Kulieshova and junior Viktoriia Sokolenko, who comes from Kyiv, are both Ukrainian students who attend The Masters School. From different regions of Ukraine, both have families currently sheltering every day from Russian aggression.
“I was sitting and people said they were hearing the explosions in Kyiv, and I was checking in on my family. It was kind of scary because it was the morning and we were calling them on all different messengers to see if they’re okay and where they are,” Sokolenko said.

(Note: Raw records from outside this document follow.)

`src/rtl/bist_pkg.sv`:
```
// Shared types and constants for the 16-bit NOT-chip BIST engine.
// Vector order: fixed patterns, then walking ones, then Galois LFSR vectors.
package bist_pkg;

    typedef enum logic [1:0] {
        ST_IDLE   = 2'd0,
        ST_DRIVE  = 2'd1,
        ST_SAMPLE = 2'd2,
        ST_DONE   = 2'd3
    } state_t;

    localparam logic [15:0] VEC_ZERO  = 16'h0000;
    localparam logic [15:0] VEC_ONES  = 16'hFFFF;
    localparam logic [15:0] VEC_PAT   = 16'hAB1A;
    localparam logic [15:0] LFSR_TAPS = 16'hB400;

    localparam int FIXED_N = 3;
    localparam int WALK_N  = 16;

    function automatic logic [15:0] lfsr_step(input logic [15:0] v);
        return v[0] ? ((v >> 1) ^ LFSR_TAPS) : (v >> 1);
    endfunction

endpackage

```
`src/rtl/lfsr16.sv`:
```
// 16-bit Galois right-shift LFSR; load beats en, reset reloads the seed.
// Latency: one cycle per step; no backpressure.
module lfsr16
    import bist_pkg::*;
(
    input  logic        clk,
    input  logic        reset,
    input  logic        load,
    input  logic        en,
    input  logic [15:0] seed,
    output logic [15:0] q
);

    always_ff @(posedge clk) begin
        if (reset || load) begin
            q <= seed;
        end else if (en) begin
            q <= lfsr_step(q);
        end
    end

endmodule

```
`src/rtl/not16_bist.sv`:
```
// BIST engine for a 16-bit NOT chip: drives vectors, checks out == ~in, reports results.
// Latency: 2 cycles per vector, done at edge 2*(19+N_LFSR)+1 after start; start ignored while busy.
module not16_bist
    import bist_pkg::*;
#(
    parameter int          WIDTH  = 16,
    parameter int          N_LFSR = 32,
    parameter logic [15:0] SEED   = 16'hACE1
) (
    input  logic             clk,
    input  logic             reset,
    input  logic             start,
    output logic [WIDTH-1:0] dut_in,
    input  logic [WIDTH-1:0] dut_out,
    output logic             busy,
    output logic             done,
    output logic             pass,
    output logic [7:0]       err_count,
    output logic [WIDTH-1:0] first_fail_vec
);

    localparam int         TOTAL    = FIXED_N + WALK_N + N_LFSR;
    localparam logic [8:0] LAST_IDX = 9'(TOTAL - 1);
    localparam logic [8:0] LFSR_IDX = 9'(FIXED_N + WALK_N);

    state_t      state;
    state_t      state_nxt;
    logic [8:0]  vidx;
    logic        last_vec;
    logic        start_acc;
    logic        drive_en;
    logic        sample_en;
    logic        lfsr_en;
    logic        mismatch;
    logic [15:0] lfsr_q;
    logic [15:0] vec;

    assign last_vec = (vidx == LAST_IDX);
    assign mismatch = (dut_out != ~dut_in);

    always_ff @(posedge clk) begin
        if (reset) begin
            state <= ST_IDLE;
        end else begin
            state <= state_nxt;
        end
    end

    always_comb begin
        state_nxt = state;
        case (state)
            ST_IDLE:   if (start) state_nxt = ST_DRIVE;
            ST_DRIVE:  state_nxt = ST_SAMPLE;
            ST_SAMPLE: state_nxt = last_vec ? ST_DONE : ST_DRIVE;
            ST_DONE:   if (start) state_nxt = ST_DRIVE;
            default:   state_nxt = ST_IDLE;
        endcase
    end

    always_comb begin
        busy      = 1'b0;
        start_acc = 1'b0;
        drive_en  = 1'b0;
        sample_en = 1'b0;
        lfsr_en   = 1'b0;
        case (state)
            ST_IDLE:   start_acc = start;
            ST_DRIVE: begin
                busy     = 1'b1;
                drive_en = 1'b1;
            end
            ST_SAMPLE: begin
                busy      = 1'b1;
                sample_en = 1'b1;
                // Step only when another LFSR vector follows in this run.
                lfsr_en   = !last_vec && (vidx >= LFSR_IDX);
            end
            ST_DONE:   start_acc = start;
            default:   busy = 1'b0;
        endcase
    end

    always_comb begin
        vec = lfsr_q;
        if (vidx < 9'(FIXED_N)) begin
            case (vidx[1:0])
                2'd0:    vec = VEC_ZERO;
                2'd1:    vec = VEC_ONES;
                default: vec = VEC_PAT;
            endcase
        end else if (vidx < LFSR_IDX) begin
            vec = 16'h0001 << (vidx - 9'(FIXED_N));
        end
    end

    lfsr16 u_lfsr (
        .clk   (clk),
        .reset (reset),
        .load  (start_acc),
        .en    (lfsr_en),
        .seed  (SEED),
        .q     (lfsr_q)
    );

    always_ff @(posedge clk) begin
        if (reset) begin
            dut_in         <= '0;
            vidx           <= '0;
            err_count      <= '0;
            first_fail_vec <= '0;
            done           <= 1'b0;
        end else if (start_acc) begin
            vidx           <= '0;
            err_count      <= '0;
            first_fail_vec <= '0;
            done           <= 1'b0;
        end else begin
            // done trails entry to DONE by one cycle so a held start never flashes it.
            if (state == ST_DONE) done <= 1'b1;
            if (drive_en) dut_in <= vec;
            if (sample_en) begin
                if (mismatch) begin
                    if (err_count != 8'hFF) err_count <= err_count + 8'd1;
                    if (err_count == 8'd0)  first_fail_vec <= dut_in;
                end
                if (!last_vec) vidx <= vidx + 9'd1;
            end
        end
    end

    assign pass = done && (err_count == 8'd0);

endmodule

```
`config.mk`:
```
export PLATFORM = sky130hd
export DESIGN_NAME = not16_bist
export DESIGN_NICKNAME = d
export VERILOG_FILES = /design/src/rtl/bist_pkg.sv /design/src/rtl/lfsr16.sv /design/src/rtl/not16_bist.sv
export SDC_FILE = /design/constraint.sdc
export NUM_CORES = 1
export LEC_CHECK = 0
export CORE_ASPECT_RATIO = 0.5
export CORE_MARGIN = 2
export CORE_UTILIZATION = 30
export DETAILED_ROUTE_END_ITERATION = 12
export PLACE_DENSITY = 0.62
export RECOVER_POWER = 100
export SYNTH_ARGS = -nofsm -noshare
export SYNTH_HDL_FRONTEND = slang
export SYNTH_HIERARCHICAL = 1
export SYNTH_SLANG_ARGS = --single-unit
```
`constraint.sdc`:
```
create_clock -name clk -period 2.35 [get_ports clk]
set_clock_uncertainty 0.1 [all_clocks]
set_input_delay 0.705 -clock clk [delete_from_list [all_inputs] [get_ports clk]]
set_output_delay 0.705 -clock clk [all_outputs]
set_load 0.05 [all_outputs]
```
== Word-level counts from Yosys, hierarchy flattened ==
Index checks and enable logic that the tools add are counted.
Cells by class
  $add $sub $neg: 3
  magnitude comparators: 3
  equality and inequality tests: 8
  shift operators: 1
  multiplexer cells: 12
  bitwise logic cells: 4
  reduce and logical (&&, ||, !) cells: 14
Operators with widths (count)
  two-way mux 16 bit: 3
  one-hot mux 16 bit (2 select lines): 1
  inequality test 16 bit: 1
  NOT 16 bit: 1
  << shifter 1 x 9 -> 16 bit (first input constant): 1
  adder 9 x 1 -> 9 bit (second input constant): 1
  == test 9 x 6 -> 1 bit (second input constant): 1
  >= comparator 9 x 5 -> 1 bit (second input constant): 1
  less-than comparator 9 x 2 -> 1 bit (second input constant): 1
  less-than comparator 9 x 5 -> 1 bit (second input constant): 1
  subtractor 9 x 2 -> 9 bit (second input constant): 1
  adder 8 x 1 -> 8 bit (second input constant): 1
  zero test 8 bit: 1
  inequality test 8 bit (second input constant): 1
  one-hot mux 2 bit (3 select lines): 1
  AND reduction 3 bit: 2
  OR reduction 2 bit: 3
  two-way mux 1 bit: 5
  == test 2 x 1 -> 1 bit (second input constant): 2
  == test 2 bit (second input constant): 2
  zero test 2 bit: 2
  two-way mux 2 bit: 2
  NOT 3 -> 4 bit: 1
  AND reduction 2 bit: 2
  5 further kinds: 7
Word-level totals
  flip-flop bits (word level): 68
  bits of input ports: 19
  output and inout bits: 43
  logic and storage cells: 52

== Longest topological paths before layout ==
Gate-level depths: netlist of the first run.
  depth in word-level cells: 5
  depth in mapped cells: 9
  mapped depth without buffers: 7

== Modules after synthesis ==
The synthesis of the first run kept the hierarchy.
By module, submodules not included
  not16_bist: instances 1, cells an instance 329, area an instance 2730.1 µm², seq. area each 1041.0 µm²
  lfsr16: instances 1, cells an instance 38, area an instance 763.2 µm², seq. area each 480.5 µm²

== Worst setup path before layout of the first run ==
OpenSTA, ideal clock, no wires.
  kind: register to output
  start point: register err_count[0]
  end point: output port pass
  arrival time: 1.820 ns
  data required time: 1.545 ns
  setup slack: -0.275 ns
  stages on the path, launching flop included: 6
  path buffers: 0
  cell sequence: dfxtp_1 -> inv_1 -> ha_1 -> or4b_1 -> nor4_2 -> and2_1
Between the ends
  cells in the longest elaborated chain, start to end: 2
Ends and longest elaborated chain
  start: declaration: RTL line not16_bist.sv:18  | output logic [7:0] err_count,
  start signal: assignment: RTL line not16_bist.sv:123  | if (err_count != 8'hFF) err_count <= err_count + 8'd1;
  zero test 8 bit: RTL line not16_bist.sv:131  | assign pass = done && (err_count == 8'd0);
  logical AND 1 bit: RTL line not16_bist.sv:131
  end: declaration: RTL line not16_bist.sv:17  | output logic pass,
Every way passes these cells.

== Final worst setup path of the first run ==
Same ends and word-level chain as after synthesis.

==> impl_metrics.tcl, run 1 <==
set metrics [dict create \
    routed_wl_mm 9.15 \
    finalCritPeriodShare 1.10 \
    drc 0 \
    synth-compound-area-share 0.144 \
    synthTopCellsByArea "dfxtp_1 (30%), edfxtp_1 (14%), xnor2_1 (5.3%)" \
    first_pass_iters 4 \
    synth_seq_area_share 0.436 \
    grt_first_pass_wirelength_mm 14.9 \
    drt_iter0_markers 123 \
    syn2layout_area_growth_pct 33.5 \
    powerDensity_nw_per_um2 1040 \
    die-area_um2 12600 \
    grtUsageTotal 0.153 \
    avgSynthCellArea_um2 9.52 \
    violations "negative setup slack" \
    ioPinCount 62 \
    synth_top_family_by_area "simple AND/OR/NAND/NOR gates" \
    synthMuxAreaShare 0.0652 \
    synth_ff_type "dfxtp_1" \
    antenna_found_initial 0 \
    cts.clk_slew.worst_paths_ps 50 \
    synth_seq_cells 68 \
    cts.sinks 68 \
    synth-simple-area-share 0.198 \
    setup_ws_ps -246 \
    hold_path_class "register to register" \
    cts_tree "built" \
    critPathCaptureType "output pin" \
    start_kind "register" \
    async_flop_share 0 \
    gp_congestion 0.908 \
    max_slew_margin 0.572 \
    max_freq_ghz 0.385 \
    crit_type "register to output pin" \
    ys_warn_count 6 \
    n_antenna_cell 0 \
    pre_cts_slack_ps -344 \
    peakVddDrop_uv 448 \
    crit_buf_inv 2 \
    crit_path_start "err_count[0]$_SDFFE_PP0P_" \
    grt_max_degree 25 \
    critical_path_required_ps 1540 \
    crit_path_cell_trace "inv_1 > ha_1 > or4b_4 > nor4_4 > and2_4 > buf_12" \
    cts_buffers 9 \
    rsz0062_at_grt "true" \
    std_cell_rows 27 \
    initial_core_util 0.312 \
    routed_via_density 4.77 \
    overflow 0 \
    io_buffer_count 61 \
    die_w_um 157 \
    clock_path_buffers 2 \
    finish.utilization 0.417 \
    slew_viol_final 0 \
    ant_nets 0 \
    hold_violations 0 \
    fin_tns_setup_ps -246 \
    fin_crit_ps 2600 \
    status "complete, but fails checks" \
    leakagePower_nw 1.75 \
    crit_slowest_cell "or4b_4" \
    htreeDepth 3 \
    critical-path-top-delay-family "simple AND/OR/NAND/NOR gates" \
    core_area_um2 11200 \
    drive_gt1_frac 0.167 \
    insertion_delay_ps 330 \
    syn_inst 367 \
    synth_largest_area_cell "dfxtp_1" \
    ys_types 50 \
    synthXorXnorAreaFrac 0.0727 \
    routedWlPerCell_um 14.6 \
    cap_viol_max_count 0 \
    nets 492 \
    power.total_mw 4.86 \
    root_buffer "clkbuf_16" \
    fin_hold_ws_ps 380 \
    setup_viol_count_final 1 \
    crit_arrival_ps 1790 \
    syn_area_um2 3490 \
    hp-start "first_fail_vec[2]$_SDFFE_PP0P_" \
    place_hpwl_mm 6.76 \
    grt_pass1_vias 2891 \
    synth_top_area_share 0.298 \
    vias 2989 \
    synth_fa_ha_area_frac 0.0358 \
    die_h_um 80.3 \
    r2r-start "vidx[8]$_SDFFE_PP0P_" \
    crit_fanout 2 \
    cp_slowest_stage_delay_ps 470 \
    worstMarginPinSlew_ps 644 \
    synth_enable_flop_cells 16 \
]
-- logic make-up after synthesis --
logic type	count (synthesis)
multiplexers	17
flip-flops	68
other	2
adder cells (fa/ha/maj)	10
XOR/XNOR	29
AND/OR/NAND/NOR	130
AO/OA/AOI/OAI	76
buffers and inverters	35
-- through the flow --
step / cell area (um2) / std cells
after floorplan: 3550 / 381
after global placement: 4480 / 610
after detailed placement: 4480 / 610
after CTS: 4760 / 625
after global routing: 4660 / 626
final: 4660 / 626
-- worst register-to-register path, cell delays in order, from the launching register on --
cell	delay [ps]
dfxtp_1	360
or4_1	620
or2_1	360
o31ai_4	370
a221oi_1	120
nor3_1	250
-- flip-flops by register name, indices dropped and copies added (netlist names) --
signal / flops
vidx: 9
done: 1
u_lfsr/q: 16
err_count: 8
dut_in: 16
first_fail_vec: 16
state: 2
-- layer usage --
metal	track usage	vias to the layer above	part of all wire
met5	0	-	0
met4	0.0624	0	0.028
met3	0.0383	25	0.043
met2	0.238	58	0.45
met1	0.202	1401	0.48
li1	-	1505	-
-- repair_timing --
action,CTS,global route
endpoints found under the setup margin,2,20
resized for setup,3,10
setup buffers,0,1
hold buffers,0,0
pin swaps,0,4
-- layout make-up --
class                           count  area (um2)
Inverter                           10        37.5
Fill cell                        1114        6520
Multi-Input combinational cell    278        1900
Clock buffer                       13         250
Sequential cell                    68        1520
Tap cell                          159         199
Timing Repair Buffer               96         741
Clock inverter                      2        11.3
-- cell usage in the layout, fill, tap and decap left out, types with 10 or more instances in the layout --
cell type and instances:
buf_4 26, a221oi_1 16, nor3_1 21, conb_1 16
nor2_1 36, xnor2_1 21, mux2_4 10, dfxtp_1 52
clkbuf_1 29, nand3_1 21, edfxtp_1 16, clkdlybuf4s50_1 33
o21ai_1 21, a21oi_1 25, ha_1 10
-- final timing paths --
| kind | to | slack, ps | depth (start not counted) |
|---|---|---|---|
| worst min-delay path | first_fail_vec[2]$_SDFFE_PP0P_ | 380 | 2 |
| worst max-delay path | pass | -250 | 6 |
| worst max register to register | dut_in[14]$_SDFFE_PP0P_ | 70 | 5 |
| worst min register to register | first_fail_vec[2]$_SDFFE_PP0P_ | 380 | 2 |
-- power breakdown --
part           switching (mW)  internal (mW)
Sequential              0.235           1.46
Clock                   0.468          0.736
Combinational            1.24          0.718
-- Yosys cell counts (all sizes together), types with 3 or more instances --
library cell	instances
dfxtp	52
nor2	37
a21oi	25
nor3	22
o21ai	22
nand3	21
xnor2	21
a221oi	16
clkbuf	16
edfxtp	16
mux2	16
ha	10
inv	10
buf	9
nand2	9
and3	8
xor2	8
or3	6
nor4	5
nand4	4
a31oi	3
and2	3
and4	3
nor3b	3
o31ai	3
No activity file was read; power rests on OpenSTA's default activity.
==> run 2, diff against run 1 <==
- PLACE_DENSITY: 0.62 -> 0.6
- clock period: 2.35 -> 3.18 ns (I/O delays scaled with it)
==> run 2 against run 1 <==
Compared with the run above:
- the flow now finishes without violations
- register-to-register slack better by 380 ps
- sequential cell count stayed put
- global-route usage is 0.78 points lower
- core utilization decreased by 0.49 points
- wire length shrank 3.7%
- final cell count is 3.4% lower
- critical path type unchanged
- largest power group unchanged
==> impl_metrics.tcl, run 2 (synthesized netlist as in run 1, its figures left out) <==
set metrics [dict create \
    status "finished, final reports clean" \
    multiInputGateArea_um2 1830 \
    grt_pass1_vias 2646 \
    finalCritPeriodShare 0.965 \
    initial_core_util 0.312 \
    regArea_um2 1520 \
    antenna_found_initial 0 \
    postCtsResizedCells 0 \
    fin_tns_setup_ps 0 \
    crit_fanout 5 \
    nets 470 \
    ant_nets 0 \
    max_freq_ghz 0.326 \
    place_hpwl_mm 6.47 \
    setup_viol_count_final 0 \
    die_h_um 80.3 \
    largestRegisters "dut_in: 16 flops, first_fail_vec: 16 flops, u_lfsr/q: 16 flops" \
    r2r_slack_ps 450 \
    core_area_um2 11200 \
    drc 0 \
    syn2layout_area_growth_pct 31.9 \
    grtUsageTotal 0.145 \
    pre_cts_slack_ps 303 \
    final_cell_count_no_fill 605 \
    post_dp_cell_area_um2 4340 \
    cts.sinks 68 \
    cts_setup_buffers 0 \
    hp-start "first_fail_vec[1]$_SDFFE_PP0P_" \
    holdPathEnd "first_fail_vec[1]$_SDFFE_PP0P_" \
    setup_ws_ps 111 \
    grt_first_pass_wirelength_mm 13.9 \
    crit_path_cell_trace "inv_1 > ha_1 > inv_1 > clkdlybuf4s50_1" \
    insertion_delay_ps 340 \
    overflow 0 \
    nFillCells 1105 \
    slew_viol_final 0 \
    powerDensity_nw_per_um2 799 \
    crit_slowest_cell "clkdlybuf4s50_1" \
    hold_path_class "register to register" \
    cap_viol_max_count 0 \
    std_cell_rows 27 \
    whs_path_depth 2 \
    crit_arrival_ps 2010 \
    cts.clk_slew.worst_paths_ps 50 \
    critPathCaptureType "output pin" \
    die-area_um2 12600 \
    n_antenna_cell 0 \
    rr_endpoint "u_lfsr/q[7]$_DFFE_PP_" \
    grt_max_degree 25 \
    drt_iter0_markers 199 \
    r2r-start "vidx[1]$_SDFFE_PP0P_" \
    crit_type "register to output pin" \
    leakagePower_nw 1.78 \
    htreeDepth 3 \
    routedWlPerCell_um 14.6 \
    rsz0062_at_grt "false" \
    cp_slowest_stage_delay_ps 800 \
    hold_buffers 0 \
    io_buffer_count 61 \
    most-common-layout-cells "dfxtp_1 (52), dlygate4sd3_1 (43), nor2_1 (36)" \
    routed_via_density 4.75 \
    hold_violations 0 \
    cts_buffers 9 \
    peakVddDrop_uv 305 \
    vias 2872 \
    stdcell_area_um2 4610 \
    max_slew_margin 0.460 \
    worstMarginPinSlew_ps 810 \
    dp.cells 589 \
    drive_gt1_frac 0.0919 \
    gp_congestion 0.796 \
    start_kind "register" \
    routed_wl_mm 8.81 \
    crit_path_frequent_cell "inv_1" \
    root_buffer "clkbuf_16" \
    final_common_cell "dfxtp_1" \
    first_pass_iters 4 \
    fin_crit_ps 3070 \
    clock_path_buffers 2 \
    ioPinCount 62 \
    cts_tree "built" \
    r2r_cells 6 \
    die_w_um 157 \
    critical_path_required_ps 2130 \
]
==> run 2: changes by cell type in the layout (fill, tap and decap cells not counted), moves of 2 or more <==
cell             change
buf_12               -2
nor4_2               -2
bufinv_16            +2
mux2_4               -9
clkbuf_1            -24
dlygate4sd3_1       +42
clkbuf_4             -2
buf_2                -2
nor4_1               +3
clkdlybuf4s50_1     -16
buf_4               -19
clkinvlp_4           +2
mux2_1               +9
==> run 2: area by class of cell <==
type,count,area share
inverter,10,0.00814
sequential,68,0.330
multi-input combinational,278,0.397
timing repair buffer,74,0.151
tap,159,0.0432
clock inverter,6,0.0187
clock buffer,10,0.0518
==> run 2: through the flow <==
step                power [mW]  hold WS (ps)  utilization
finish                    3.68           379        0.412
floorplan                 2.24           420            -
global route              3.88           398        0.412
detailed placement        2.69           378        0.388
CTS                       3.80           389        0.417
global placement          2.68           372        0.388
==> run 2: per-layer routing <==
layer | global-route usage | share of wire | vias up
met4 | 0.0477 | 0.015 | 0
met1 | 0.197 | 0.50 | 1338
met3 | 0.0426 | 0.041 | 11
li1 | - | - | 1466
met2 | 0.219 | 0.45 | 57
met5 | 0 | 0 | -
==> run 2: critical path: cells and delay by family, from the launching register on <==
| family | cells | cell delay, ps |
|---|---|---|
| adder cells (fa/ha/maj) | 1 | 320 |
| buffers and inverters | 3 | 940 |
| flip-flops | 1 | 410 |
==> run 2: worst max path at each step <==
stage / from / endpoint / slack [ps] / cells past startpoint
finish: state[0]$_SDFFE_PP0P_ / busy / 110 / 4
global route: state[0]$_SDFFE_PP0P_ / busy / 30 / 4
CTS: err_count[0]$_SDFFE_PP0P_ / pass / 50 / 6
detailed placement: dut_out[12] / first_fail_vec[11]$_SDFFE_PP0P_ / 300 / 7
global placement: dut_out[14] / err_count[7]$_SDFFE_PP0P_ / 320 / 7
floorplan: err_count[0]$_SDFFE_PP0P_ / pass / 310 / 5
==> run 2: report_power, final <==
group | total, mW | internal (mW) | leakage (nW) | switching [mW]
Combinational | 1.32 | 0.471 | 1.04 | 0.853
Sequential | 1.27 | 1.08 | 0.583 | 0.183
Clock | 1.09 | 0.706 | 0.155 | 0.385
Total | 3.68 | 2.26 | 1.78 | 1.42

Vladimir Putin cites Russia’s recent recognition of the “Donetsk People’s Republic” and the “Luhansk People’s Republic” as independent, largely Russian speaking, nations as one of the reasons for the invasion. Putin has used this language divide – along with unfounded allegations of genocide at the hands of the Ukrainian government – to justify supporting the Donetsk and Luhansk separatists. Kulieshova, who hails from the Donbas region, completely rejected the notion that the Donbas is rightfully Russian because of language. Both Kulieshova and Sokolenko mentioned that the President of Ukraine Volodymyr Zelensky grew up in a Russian-speaking family.
“Especially after eight years of war, I feel like every Ukrainian has some sort of skepticism about Russia, and especially right now, people actually go out, they go unarmed, and go out on major highways of their cities to block the tanks of Russian people. Some people block the tanks of Russians with tractors. We don’t want you [the Russians] to save us.”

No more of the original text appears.